If you saw Louis Theroux's film about Daniels, or watched him drive Vanessa Feltz nuts in Wife Swap a few years ago, you'll know he's a charmless, irony-free individual with some fairly repellent views on everything from the homeless (they should get up off their arses, basically) to hereditary peers (they're better at running countries than commoners).
Yet there were moments during Katherine Lynch's latest offering Big Fat Breakfast Show -- a case of slapping a new label and sell-by date on the same old shop-worn tat -- when you hoped he had a magic wand hidden about his person, so he could make Lynch, adopting the tiresome guise of Traveller C&W star Singing Bernie Walsh, disappear in a puff of smoke.
Daniels' ever-present wife and stage assistant "the lovely Debbie McGee" tried to make the best of Lynch's tedious shrieking, screeching and gurning, but Daniels, during those moments when he thought the camera wasn't picking him up, often wore the bemused expression of a man who'd rather be sawing his own leg off.
When she first burst onto television, Lynch was something of a breath of fresh, politically incorrect air. Whatever edginess she had at the start, however, has been worn smooth through overuse and overindulgence.
Big Fat Breakfast Show (and we're offered no clue to as to why it's called that) is a woeful, complacent mess of a thing, the inevitable result of RTE taking a promising but still unpolished television talent and throwing shows at her, like someone showering ducks with stale bread.
The one who emerges best -- and this is a sentence I never thought I'd type -- is Lynch's sidekick, Brian Dowling. Tolerable enough when he's not being rammed down our throats in one reality show after another, Dowling attempted the odd half-decent question; inevitably, he's drowned out by Lynch's overbearing need to be the centre of attention, and compelled to engage in some wretched rehearsed banter.
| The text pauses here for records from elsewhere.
$ cat src/rtl/riscv_imem_port_arbiter.sv
// riscv_imem_port_arbiter: round-robin share of one I-mem port among NUM_REQ fetchers, in-order owner tags route rvalid back.
// Latency: zero-cycle combinational request/grant and rvalid/rdata forwarding; returns are matched to grants strictly in order.
// Backpressure: no mem_req while the tag FIFO is full; a stalled request locks its address until granted or dropped. IMEM_ARB_PERF_CNT_EN adds perf counters.
module riscv_imem_port_arbiter #(
    parameter int NUM_REQ     = 2,
    parameter int RDATA_WIDTH = 128,
    parameter int OUTST_L2    = 2
) (
    input  logic                     clk,
    input  logic                     rst_n,
    input  logic [NUM_REQ-1:0]       req_i,
    input  logic [NUM_REQ-1:0][31:0] addr_i,
    output logic [NUM_REQ-1:0]       gnt_o,
    output logic [NUM_REQ-1:0]       rvalid_o,
    output logic [RDATA_WIDTH-1:0]   rdata_o,
    output logic                     mem_req_o,
    output logic [31:0]              mem_addr_o,
    input  logic                     mem_gnt_i,
    input  logic                     mem_rvalid_i,
    input  logic [RDATA_WIDTH-1:0]   mem_rdata_i,
    output logic                     busy_o,
`ifdef IMEM_ARB_PERF_CNT_EN
    output logic [NUM_REQ-1:0][15:0] perf_gnt_cnt_o,
    output logic [15:0]              perf_stall_cnt_o,
`endif
    output logic                     err_o
);
    localparam int IDW   = $clog2(NUM_REQ);
    localparam int DEPTH = 1 << OUTST_L2;
    localparam logic [OUTST_L2:0] FULL_CNT = DEPTH[OUTST_L2:0];
    localparam logic [0:0] ARB  = 1'b0;
    localparam logic [0:0] HOLD = 1'b1;

    logic [0:0]          state;
    logic [IDW-1:0]      rr_ptr, lock_id, rr_sel, sel, head;
    logic                rr_vld, sel_vld, use_lock, full, empty, hs, pop;
    logic [IDW-1:0]      tag_mem [DEPTH];
    logic [OUTST_L2-1:0] wr_ptr, rd_ptr;
    logic [OUTST_L2:0]   count;

    function automatic logic [IDW-1:0] wrap_idx(input logic [IDW-1:0] base, input int off);
        int s;
        s = int'(base) + off;
        if (s >= NUM_REQ) s = s - NUM_REQ;
        return IDW'(s);
    endfunction

    // Walk downward so the lowest offset from rr_ptr wins.
    always_comb begin
        rr_sel = rr_ptr;
        rr_vld = 1'b0;
        for (int i = NUM_REQ - 1; i >= 0; i--) begin
            if (req_i[wrap_idx(rr_ptr, i)]) begin
                rr_sel = wrap_idx(rr_ptr, i);
                rr_vld = 1'b1;
            end
        end
    end

    // A dropped locked request falls back to round-robin in the same cycle.
    assign use_lock   = (state == HOLD) && req_i[lock_id];
    assign sel        = use_lock ? lock_id : rr_sel;
    assign sel_vld    = use_lock || rr_vld;
    assign full       = (count == FULL_CNT);
    assign empty      = (count == '0);
    assign mem_req_o  = sel_vld && !full;
    assign mem_addr_o = addr_i[sel] & 32'hFFFF_FFF0;
    assign hs         = mem_req_o && mem_gnt_i;
    assign pop        = mem_rvalid_i && !empty;
    assign head       = tag_mem[rd_ptr];
    assign rdata_o    = mem_rdata_i;
    assign busy_o     = !empty || mem_req_o;

    always_comb begin
        gnt_o         = '0;
        rvalid_o      = '0;
        gnt_o[sel]    = hs;
        rvalid_o[head] = pop;
    end

    always_ff @(posedge clk or negedge rst_n) begin
        if (!rst_n) begin
            state   <= ARB;
            rr_ptr  <= '0;
            lock_id <= '0;
            wr_ptr  <= '0;
            rd_ptr  <= '0;
            count   <= '0;
            err_o   <= 1'b0;
        end else begin
            if (!full) begin
                if (hs) begin
                    state  <= ARB;
                    rr_ptr <= wrap_idx(sel, 1);
                end else if (mem_req_o) begin
                    state   <= HOLD;
                    lock_id <= sel;
                end else begin
                    state <= ARB;
                end
            end
            if (hs)  wr_ptr <= wr_ptr + 1'b1;
            if (pop) rd_ptr <= rd_ptr + 1'b1;
            if (hs && !pop)      count <= count + 1'b1;
            else if (pop && !hs) count <= count - 1'b1;
            if (mem_rvalid_i && empty) err_o <= 1'b1;
        end
    end

    always_ff @(posedge clk) begin
        if (hs) tag_mem[wr_ptr] <= sel;
    end

`ifdef IMEM_ARB_PERF_CNT_EN
    always_ff @(posedge clk or negedge rst_n) begin
        if (!rst_n) begin
            perf_gnt_cnt_o   <= '0;
            perf_stall_cnt_o <= '0;
        end else begin
            if (hs && perf_gnt_cnt_o[sel] != 16'hFFFF)
                perf_gnt_cnt_o[sel] <= perf_gnt_cnt_o[sel] + 16'd1;
            if ((|req_i) && !hs && perf_stall_cnt_o != 16'hFFFF)
                perf_stall_cnt_o <= perf_stall_cnt_o + 16'd1;
        end
    end
`endif
endmodule

$ cat config.mk
export PLATFORM = sky130hd
export DESIGN_NAME = riscv_imem_port_arbiter
export DESIGN_NICKNAME = d
export VERILOG_FILES = /design/src/rtl/riscv_imem_port_arbiter.sv
export SDC_FILE = /design/constraint.sdc
export NUM_CORES = 1
export LEC_CHECK = 0
export CAP_MARGIN = 20
export CORE_AREA = 5 5 138 140
export DETAILED_ROUTE_END_ITERATION = 16
export DIE_AREA = 0 0 143 145
export DONT_BUFFER_PORTS = 1
export PLACE_DENSITY_LB_ADDON = 0.3
export SYNTH_ARGS = -nofsm -noshare
export SYNTH_HDL_FRONTEND = slang
export SYNTH_SLANG_ARGS = --single-unit
$ cat constraint.sdc
create_clock -name clk -period 2.3 [get_ports clk]
set_input_delay 0.575 -clock clk [delete_from_list [all_inputs] [get_ports clk]]
set_output_delay 0.575 -clock clk [all_outputs]
set_load 0.01 [all_outputs]
==> flow_summary.ini <==
[status]
status = complete, but fails checks
violations = setup timing

[routing]
routed_wl_um = 5314
vias = 864
via_per_inst = 2.642
top_layer = met4
drc = 0
ant_nets = 0
wl_met3_um = 1063
firstDrtPassIters = 2
wl_met1_um = 1173
wl_met2_um = 2923
wl_per_cell_um = 16.25
drt_iter0_drc = 22

[synth]
yosys.area_share.simple = 0.05686
synth_top_family_by_area = buffers and inverters
yosys-mux-area-fraction = 0.1864
synthDistinctLibCells = 25
ys_ff_latch = 15
synth_area_sq_mm = 0.002135
synth_compound_area_frac = 0.01934
synthAdderAreaFrac = 0.03869
ys_seq_area_frac = 0.1852
synthCells = 223
yosys-top-cells-area = buf_4 (46%), mux2_2 (16%), dfrtp_1 (13%)
avgSynthCellArea_sq_um = 9.572
yosysTopAreaCell = buf_4
ys_warn_count = 0
synth-xor-area-share = 0.02462
synth_top_area_frac = 0.4642

[clocking]
cts_setup_buffers = 0
cts_tree = yes
cts.sinks = 15
clock_latency_ns = 0.24
numCtsBuffers = 3
cts_max_level = 1
cts_buffer_depth = 2
clk_pin_slew_ns = 0.05
cts-root-buf = clkbuf_16

[setup_path]
arrival_ns = 1.75
crit_path_start_kind = flip-flop
path_cells = mux2_4 > a2bb2oi_4 > buf_12 > mux2_2
rr_worst_depth = 8
r2r_start = count[1]
cp_max_fo = 31
r2r-end = count[2]
crit_family = multiplexers
r2r_setup_slack_ns = 0.26
end_kind = output port
max_stage_delay_ns = 0.40
required_ns = 1.73
crit_slowest_cell = dfrtp_1
crit_type = reg -> out
critPathBufInv = 1

[timing]
skew_ns = 0.005580
slew_violations = 0
min_period_ns = 2.325
worst_slack_ns = -0.02550
max_clock_freq_mhz = 430.0
whs_ns = 0.02293
rsz0062_at_grt = true
period_share = 1.011
finalSetupViolations = 28
final-hold-violation-count = 0

[cells_and_area]
antenna_cells = 0
layout.nets = 303
area_delta_synth_final_pct = -28.72
most-common-layout-cells = mux2_2 (32), dfrtp_1 (11), and2_1 (6), nor2_1 (5), ha_1 (5)
final_common_cell = mux2_2
final_cell_count_no_fill = 327
drive_gt1_frac = 0.4388

[floorplan]
dieArea_sq_mm = 0.02074
start_util = 0.1205
fp.dieW_um = 143
io-pin-count = 365
num_rows = 49
core-area_sq_mm = 0.01772
die_y_um = 145

[power_and_ir_drop]
ir_drop_uv = 484.1
p_per_area_mw_per_mm2 = 1051
power.leakage_nw = 0.5187

[placed_design]
port_buffers = 0
hpwlAfterDp_um = 4757
dp.cells = 323
gp_congestion = 0.6991

[grt]
antenna_found_initial = 0
track_usage = 0.04719
overflow = 0
grt_pass1_vias = 990
grt_pass1_wl_um = 7424
grt_start_max_net_pins = 32

[min_path]
hold_class = in -> async

[flow_run]
maxCapViolCount = 0
[sequential cells by signal, indices dropped and copies added, names as in the netlist]
signal and flops:
count 3, err_o 1, lock_id 1, rd_ptr 2
rr_ptr 1, state 1, tag_mem 4, wr_ptr 2
[synth_stat cells (all sizes together)]
library cell	number
xor2	2
a21o	2
fa	1
nand2b	1
xnor2	4
nor3b	2
dfrtp	11
ha	5
nand3b	1
nor2b	1
buf	135
inv	4
nor2	5
edfxtp	4
and2	6
nor3	2
mux2	33
mux4	1
a2bb2oi	1
nand2	1
conb	1
[repair_timing]
| action | 4_1_cts | 5_1_grt |
|---|---|---|
| hold endpoints to repair | 0 | 0 |
| hold buffers | 0 | 0 |
| endpoints found under the setup margin | 29 | 29 |
| gates resized for setup | 2 | 0 |
[cells by family (layout without fill, tap and decap cells)]
group           after synthesis  after routing
simple gates                 19             19
buf+inv                     139             11
flops                        15             15
other cells                   1              4
xor+xnor                      6              6
mux                          34             34
fa+ha+maj                     6              6
compound gates                3              3
[where the power goes]
part	leakage, nW	switching, mW	internal, mW
combinational	0.318	0.374	0.398
clock	0.0382	0.102	0.234
sequential	0.163	0.0968	0.393
[through the flow]
| step | worst slack [ns] | util | TNS (ns) | instance area [sq um] | total power [mW] |
|---|---|---|---|---|---|
| floorplan | 0.2333 | - | 0 | 2146 | 1.383 |
| global placement | 0.1510 | 0.08142 | 0 | 1443 | 1.284 |
| detailed placement | 0.1529 | 0.08142 | 0 | 1443 | 1.290 |
| CTS | -0.04527 | 0.08587 | -0.8921 | 1521 | 1.638 |
| global route | -0.06774 | 0.08587 | -1.720 | 1521 | 1.715 |
| finish | -0.02550 | 0.08587 | -0.4730 | 1521 | 1.599 |
[worst max-delay path by stage]
stage,start,endpoint,slack (ns),depth (start not counted)
after floorplan,req_i[0],count[2],0.23,8
after global placement,req_i[1],mem_addr_o[8],0.15,4
after detailed placement,req_i[1],mem_addr_o[8],0.15,4
after CTS,state,mem_addr_o[8],-0.05,4
after global routing,state,mem_addr_o[13],-0.07,4
final,state,mem_addr_o[12],-0.03,4
[metal layers]
metal,vias up,global-route usage
met3,22,0.03817
met1,370,0.03202
li1,328,-
met5,-,0
met2,144,0.08976
met4,0,0.01949
[area by class of cell]
type / instances / area [sq um]
clock buffer: 4 / 78.83
fill: 2030 / 16200
inverter: 4 / 15.01
multi-input combinational: 72 / 710.7
sequential: 15 / 395.4
tap: 229 / 286.5
timing repair buffer: 3 / 35.03
Power figures use the tool's default switching activity.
The programme also displays an unpleasant trait present in a lot of RTE2's light entertainment/chat shows: making mincemeat of a Z-list guest while giving the bigger names an easier ride. The sap being set up this week was Tallafornia's witless Cormac 'The Corminator' Branagan.
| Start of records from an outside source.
### src/rtl/controlador_entrada.sv
// Purpose: answers the processor's IN request by latching the switch bank on a debounced key press.
// Latency: libera one cycle after PRESSIONA sees botao_db low; key edge to botao_db is 2 + DEBOUNCE_CYCLES edges.
// Backpressure: the processor stalls on wait_req until libera; no re-arm until wait_req drops.
module controlador_entrada #(
    parameter int DEBOUNCE_CYCLES = 50000,
    parameter int CNT_W           = 16,
    parameter bit SIGN_EXT        = 1'b0
) (
    input  logic        clk,
    input  logic        reset,
    input  logic        wait_req,
    input  logic        botao,
    input  logic [15:0] switches,
    output logic [31:0] dado_sw32,
    output logic        libera,
    output logic        aguardando
);

    typedef enum logic [2:0] {
        OCIOSO    = 3'd0,
        ARMA      = 3'd1,
        PRESSIONA = 3'd2,
        LIBERA    = 3'd3,
        CONCLUI   = 3'd4
    } estado_t;

    localparam logic [CNT_W-1:0] CNT_LAST = CNT_W'(DEBOUNCE_CYCLES - 1);
    localparam logic [CNT_W-1:0] CNT_MAX  = {CNT_W{1'b1}};

    logic             sync1_q, sync2_q;
    logic             botao_db_q, botao_db_d;
    logic [CNT_W-1:0] cnt_q, cnt_d;
    estado_t          estado_q, estado_d;
    logic [31:0]      dado_q, dado_d;
    logic [31:0]      sw_ext;

    // Two-flop synchronizer for the asynchronous key; idles at released (1).
    always_ff @(posedge clk) begin
        if (reset) begin
            sync1_q <= 1'b1;
            sync2_q <= 1'b1;
        end else begin
            sync1_q <= botao;
            sync2_q <= sync1_q;
        end
    end

    // Debounce: accept a new level only after it has differed for DEBOUNCE_CYCLES samples.
    always_comb begin
        botao_db_d = botao_db_q;
        cnt_d      = cnt_q;
        if (sync2_q == botao_db_q) begin
            cnt_d = '0;
        end else if (cnt_q == CNT_LAST) begin
            botao_db_d = sync2_q;
            cnt_d      = '0;
        end else if (cnt_q != CNT_MAX) begin
            cnt_d = cnt_q + 1'b1;
        end
    end

    // Debounce state registers.
    always_ff @(posedge clk) begin
        if (reset) begin
            botao_db_q <= 1'b1;
            cnt_q      <= '0;
        end else begin
            botao_db_q <= botao_db_d;
            cnt_q      <= cnt_d;
        end
    end

    // Switch word as the processor sees it: zero- or sign-extended from bit 15.
    always_comb begin
        sw_ext = {16'h0000, switches};
        if (SIGN_EXT) begin
            sw_ext = {{16{switches[15]}}, switches};
        end
    end

    // Request FSM: wait for a release, then a press; withdrawal of wait_req aborts.
    always_comb begin
        estado_d = estado_q;
        dado_d   = dado_q;
        case (estado_q)
            OCIOSO: begin
                if (wait_req) estado_d = ARMA;
            end
            ARMA: begin
                if (!wait_req)      estado_d = OCIOSO;
                else if (botao_db_q) estado_d = PRESSIONA;
            end
            PRESSIONA: begin
                if (!wait_req) begin
                    estado_d = OCIOSO;
                end else if (!botao_db_q) begin
                    estado_d = LIBERA;
                    dado_d   = sw_ext;
                end
            end
            LIBERA: begin
                estado_d = CONCLUI;
            end
            CONCLUI: begin
                if (!wait_req) estado_d = OCIOSO;
            end
            default: begin
                estado_d = OCIOSO;
            end
        endcase
    end

    // FSM state and latched data word.
    always_ff @(posedge clk) begin
        if (reset) begin
            estado_q <= OCIOSO;
            dado_q   <= '0;
        end else begin
            estado_q <= estado_d;
            dado_q   <= dado_d;
        end
    end

    assign dado_sw32  = dado_q;
    assign libera     = (estado_q == LIBERA);
    assign aguardando = (estado_q == ARMA) || (estado_q == PRESSIONA);

endmodule

### config.mk
export PLATFORM = sky130hd
export DESIGN_NAME = controlador_entrada
export DESIGN_NICKNAME = d
export VERILOG_FILES = /design/src/rtl/controlador_entrada.sv
export SDC_FILE = /design/constraint.sdc
export NUM_CORES = 1
export LEC_CHECK = 0
export ABC_CLOCK_PERIOD_IN_PS = 4000
export BUFFER_PORTS_ARGS = -buffer_cell sky130_fd_sc_hd__buf_2
export CAP_MARGIN = 20
export CORE_MARGIN = 2
export CORE_UTILIZATION = 25
export CTS_CLUSTER_DIAMETER = 40
export CTS_CLUSTER_SIZE = 16
export DETAILED_ROUTE_END_ITERATION = 6
export PLACE_DENSITY = 0.49
export SYNTH_ARGS = -nofsm -noshare
export SYNTH_HDL_FRONTEND = slang
export SYNTH_SLANG_ARGS = --single-unit
export TNS_END_PERCENT = 20
### constraint.sdc
create_clock -name clk -period 4 [get_ports clk]
set_input_delay 0.4 -clock clk [delete_from_list [all_inputs] [get_ports clk]]
set_output_delay 0.4 -clock clk [all_outputs]
set_load 0.02 [all_outputs]
* Word level (Yosys, flattened, before mapping) *
Cells that the tools add are included.

cells by class
  bitwise operators = 2
  reductions and logical operators = 6
  mux-type cells = 7
  order comparisons = 0
  equality and inequality tests = 11
  shift operators = 0
  divide/modulo/power cells = 0
  $mul = 0
  add/subtract/negate cells = 1

operators by type and width
  kind                                                  count
  2-to-1 mux 3 bit                                      6
  adder 16 x 1 -> 16 bit (second input constant)        1
  equality test 16 bit (second input constant)          1
  inequality test 16 bit (second input constant)        1
  one-hot mux 3 bit (5 select lines)                    1
  equality test 3 x 2 -> 1 bit (second input constant)  2
  inequality test 3 bit (second input constant)         2
  inequality test 2 bit (second input constant)         2
  AND reduction 4 bit                                   1
  equality test 3 x 1 -> 1 bit (second input constant)  1
  equality test 3 bit (second input constant)           1
  logical NOT 3 bit                                     1
  AND reduction 3 bit                                   1
  OR reduction 3 bit                                    1
  inverter 1 bit                                        2
  AND reduction 2 bit                                   1
  equality test 1 bit                                   1
  logical OR 1 bit                                      1

storage, ports and cells
  memories kept = 0
  RAM bits = 0
  bits in latches = 0
  register bits = 38
  word-level logic and storage cells = 33
  ROM bits = 0

* Longest topological paths before layout *
  depth after elaboration = 3
  depth in mapped cells = 7
  gate-level depth less buffers = 5

* Worst setup path before layout *
OpenSTA, ideal clock, no wires.

  path kind = flip-flop to flip-flop
  start = register cnt_q[4]
  end = register cnt_q[11]
  stages on the path, launching flop included = 7
  required time = 3,875 ps
  path slack = 2,282 ps
  data arrival time = 1,592 ps
  period minus slack after synthesis = 1,718 ps
  path buffers = 2
  cells stage by stage = dfxtp_1 or4b_1 nor4_2 or3_1 buf_4 buf_6 a21oi_1

between the ends
  longest elaborated chain between the ends = 2
  elaborated cells between the ends (all ways) = 4
  classes of those cells = add/sub (1); eq/ne (2); reduce/logical (1)

ends and longest elaborated chain
  what                                                            RTL line  RTL
  from (decl)                                                     32        logic [CNT_W-1:0] cnt_q, cnt_d;
  from (signal assigned)                                          69        cnt_q <= cnt_d;
  branches (longest 2 deep; another with adder 16 x 1 -> 16 bit)  n/a

Parallel ways; which one is timed is not known.
A chain may end at the register's enable or synchronous reset.

* Worst setup path after layout *
  start = register cnt_q[4]
  end = register cnt_q[6]

Same word-level chain as after synthesis.

==> results.ini <==
[route]
drt-total-wl_mm=3.711
vias_per_cell=4.485
drt-pass1-iter-count=4
route.vias.total=1471
avgRoutedWirePerCell_microns=11.31
ant_nets=0
drc=0
drt_iter0_markers=81

[synth]
yosysSeqAreaShare=0.4384
syn_area_sq_mm=0.001735
yosys.area_share.simple=0.2898
synth_xor_area_frac=0.02019
synth-compound-area-share=0.1182
muxShareOfSynthArea=0.01802
yosys.area_share.adder=0.007210
synth_edf_count=0
syn_area_per_cell_sq_um=8.225
syn_inst=211
yosysWarnings=0
synthFlopType=dfxtp_1
async_reset_ff_frac=0
synthDistinctLibCells=37
synth_top_family_by_area=simple AND/OR/NAND/NOR gates
ys_ff_latch=38

[global_routing]
track_usage=0.1001
grt_pass1_vias=1358
grt_pass1_wl_mm=6.099
grt_antenna_before_repair=0
grt_max_degree=24
gr-total-overflow=0

[outcome]
outcome=completed

[final_layout]
fin_nets=268
multi_input_area_sq_um=847.1
drive_above_1_share=0.2097
final_cell_mix=38 x nand2_1, 38 x dfxtp_1, 37 x buf_2
area_growth_pct=18.82
num-fill-cells=718
regArea_sq_um=760.7
diodes=0

[sta]
relSlewSlack=0.5832
fmax_mhz=480.5
worst_slew_pin_slew_ns=0.6234
finalSetupTns_ns=0
setup_viol=0
fin_crit_sh=0.5203
final.setup_skew_ns=0.01027
hold_violations=0
hold-worst-slack_ns=0.2971
timing.final.max_slew_violations=0
period_minus_slack_ns=2.081
rsz0062_at_grt=false

[power]
leakage_nw=0.7706
p_sw_frac=0.2005
p_per_area_mw_per_mm2=399.3
share_seq_of_total_power=0.465
switchingPower_uw=165.1
power.share.clock=0.490
p_int_uw=658.2
ir_drop_mv=0.1347
comb_power_share=0.045

[worst_setup_path]
reg2reg_slack_ns=1.92
worstRegToRegCells=4
worstPathArrival_ns=2.23
crit_required_ns=4.15
critPathKind=flip-flop to flip-flop
critPathLaunchType=flip-flop
cp-startpoint=cnt_q[4]
worstReg2RegStart=cnt_q[4]
critical_path.max_fanout=16
timing.rr.end=cnt_q[6]
end_kind=flip-flop

[worst_hold_path]
hold_depth=2
min_to=sync1_q
hp-class=input pin to flip-flop
worst_hold_startpoint=botao

[clock_network]
cts_tree=done
path_clk_slew_ns=0.07
cts_root_buf=clkbuf_8
post_cts_resized=0
cts_setup_buffers=0
cts.path.max_buffers=2
clock_sink_count=38
h-tree-depth=2
cts-buffers-inserted=5
postCtsHoldBufs=0
clk_latency_ns=0.29

[die]
design.die.area_sq_mm=0.007624
start_util=0.2569
die_h_microns=87.32
coreArea_sq_mm=0.006756
die_w_microns=87.32
ios=54
row_count=30

[placement]
dpl.hpwl_mm=2.632
numPortBuffers=37
place_congestion=0.7961

[flow_run]
maxCapViolations=0

## per-layer routing
| metal | part of all wire | vias up | track usage |
|---|---|---|---|
| met4 | 0.011 | 0 | 0.02517 |
| li1 | - | 769 | - |
| met2 | 0.42 | 39 | 0.1694 |
| met1 | 0.50 | 658 | 0.1183 |
| met3 | 0.066 | 5 | 0.03886 |
| met5 | 0 | - | 0 |
## per-stage QoR
step	cell area [sq um]	total power, mW	setup WS (ns)	util	instances
floorplan	1792	0.4283	2.283	-	226
global placement	1919	0.4285	1.970	0.2841	320
detailed placement	1919	0.4289	1.910	0.2841	320
CTS	2062	0.8348	1.898	0.3052	328
global route	2062	0.8517	1.775	0.3052	328
finish	2062	0.8234	1.919	0.3052	328
## power groups by stage
stage	Sequential, mW	Clock (mW)	Combinational (mW)
5_1_grt	0.383	0.428	0.0408
6_report	0.383	0.404	0.0369
3_3_place_gp	0.392	0	0.0368
2_1_floorplan	0.391	0	0.0372
3_5_place_dp	0.392	0	0.0372
4_1_cts	0.383	0.415	0.0375
## worst max path at each step
stage                end  cells after the start
6_report        cnt_q[6]                      4
3_5_place_dp   cnt_q[10]                      4
3_3_place_gp   cnt_q[14]                      4
4_1_cts         cnt_q[6]                      4
2_1_floorplan  cnt_q[11]                      6
5_1_grt        cnt_q[14]                      4
## worst max-delay path, stage by stage, from the launching register on
cell and delay [ns]:
dfxtp_1 0.36, or4b_1 0.55, nor4_2 0.35, or3_1 0.54
nor3_1 0.13
## kinds of logic (layout without fill, tap and decap cells)
kind of cell,count (synthesis),count (layout)
simple gates,98,98
buf+inv,29,51
mux,3,3
xor+xnor,4,4
fa+ha+maj,1,1
compound gates,37,37
flops,38,38
other cells,1,16
## cells in the mapped netlist (2+ instances only)
master	count	area, sq um
o21ai_0	5	25.02
nor4_1	2	12.51
nor2_1	17	63.81
xnor2_1	3	26.28
nor3_1	6	30.03
nand2_1	38	142.6
nor4_2	2	25.02
buf_4	18	135.1
o31ai_1	3	22.52
and3_1	2	12.51
nand4_1	4	25.02
dfxtp_1	38	760.7
nand3_1	6	30.03
a21oi_1	24	120.1
or4_1	4	30.03
inv_1	5	18.77
mux2i_1	2	20.02
nor4b_1	2	17.52
a31oi_1	2	12.51
clkbuf_1	5	18.77
or3_1	5	31.28
nor2b_1	2	12.51
or2_2	2	12.51
## flip-flops by register name (all words and copies together), names as in the netlist
register    count
botao_db_q      1
cnt_q          16
dado_sw32      16
estado_q        3
sync1_q         1
sync2_q         1
## final cells by class
| class | instances | share of cell area |
|---|---|---|
| Multi-Input combinational cell | 159 | 0.4108 |
| Sequential cell | 38 | 0.3689 |
| Timing Repair Buffer | 38 | 0.09345 |
| Tap cell | 80 | 0.04854 |
| Clock buffer | 6 | 0.04005 |
| Clock inverter | 2 | 0.02913 |
| Inverter | 5 | 0.009102 |
Power figures use the tool's default switching activity.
"Are you as thick in real life as you look in the show?" Lynch bawled at him. The idea of one terrible programme being ridiculed by another programme that's every bit as terrible was Big Fat Breakfast Show's best gag.
It's a pity television doesn't make many single plays these days; there's a good 90-minute story hiding inside the 'dramedy' series Last Tango in Halifax (that title alone makes you think of Alan Plater or Jack Rosenthal).
Those excellent actors Ann Reid and Derek Jacobi play Celia and Alan, widowed Yorkshire septuagenarians who rediscover one another on Facebook, 60 years after they were at school together.
They meet up for tea and spend the rest of the day together after Alan's car is nicked. She tells him she loved him back then. He tells her he never received a note she wrote him before she moved away -- although he did end up marrying the girl who was supposed to deliver it to him.
What we had here was a lovely, warm, poignant story of missed love and lost opportunities, beautifully played out by the two stars. Unfortunately, modern TV demands that dramas must be bigger and longer than they need to be, which is why there are six episodes of Last Tango in Halifax, which also takes in the trials and tribulations of Celia and Alan's respective daughters (Nicola Walker and Sara Lancashire).
It's very well acted and there's more punch to the dialogue than you might expect, yet it drags whenever the seniors aren't on screen.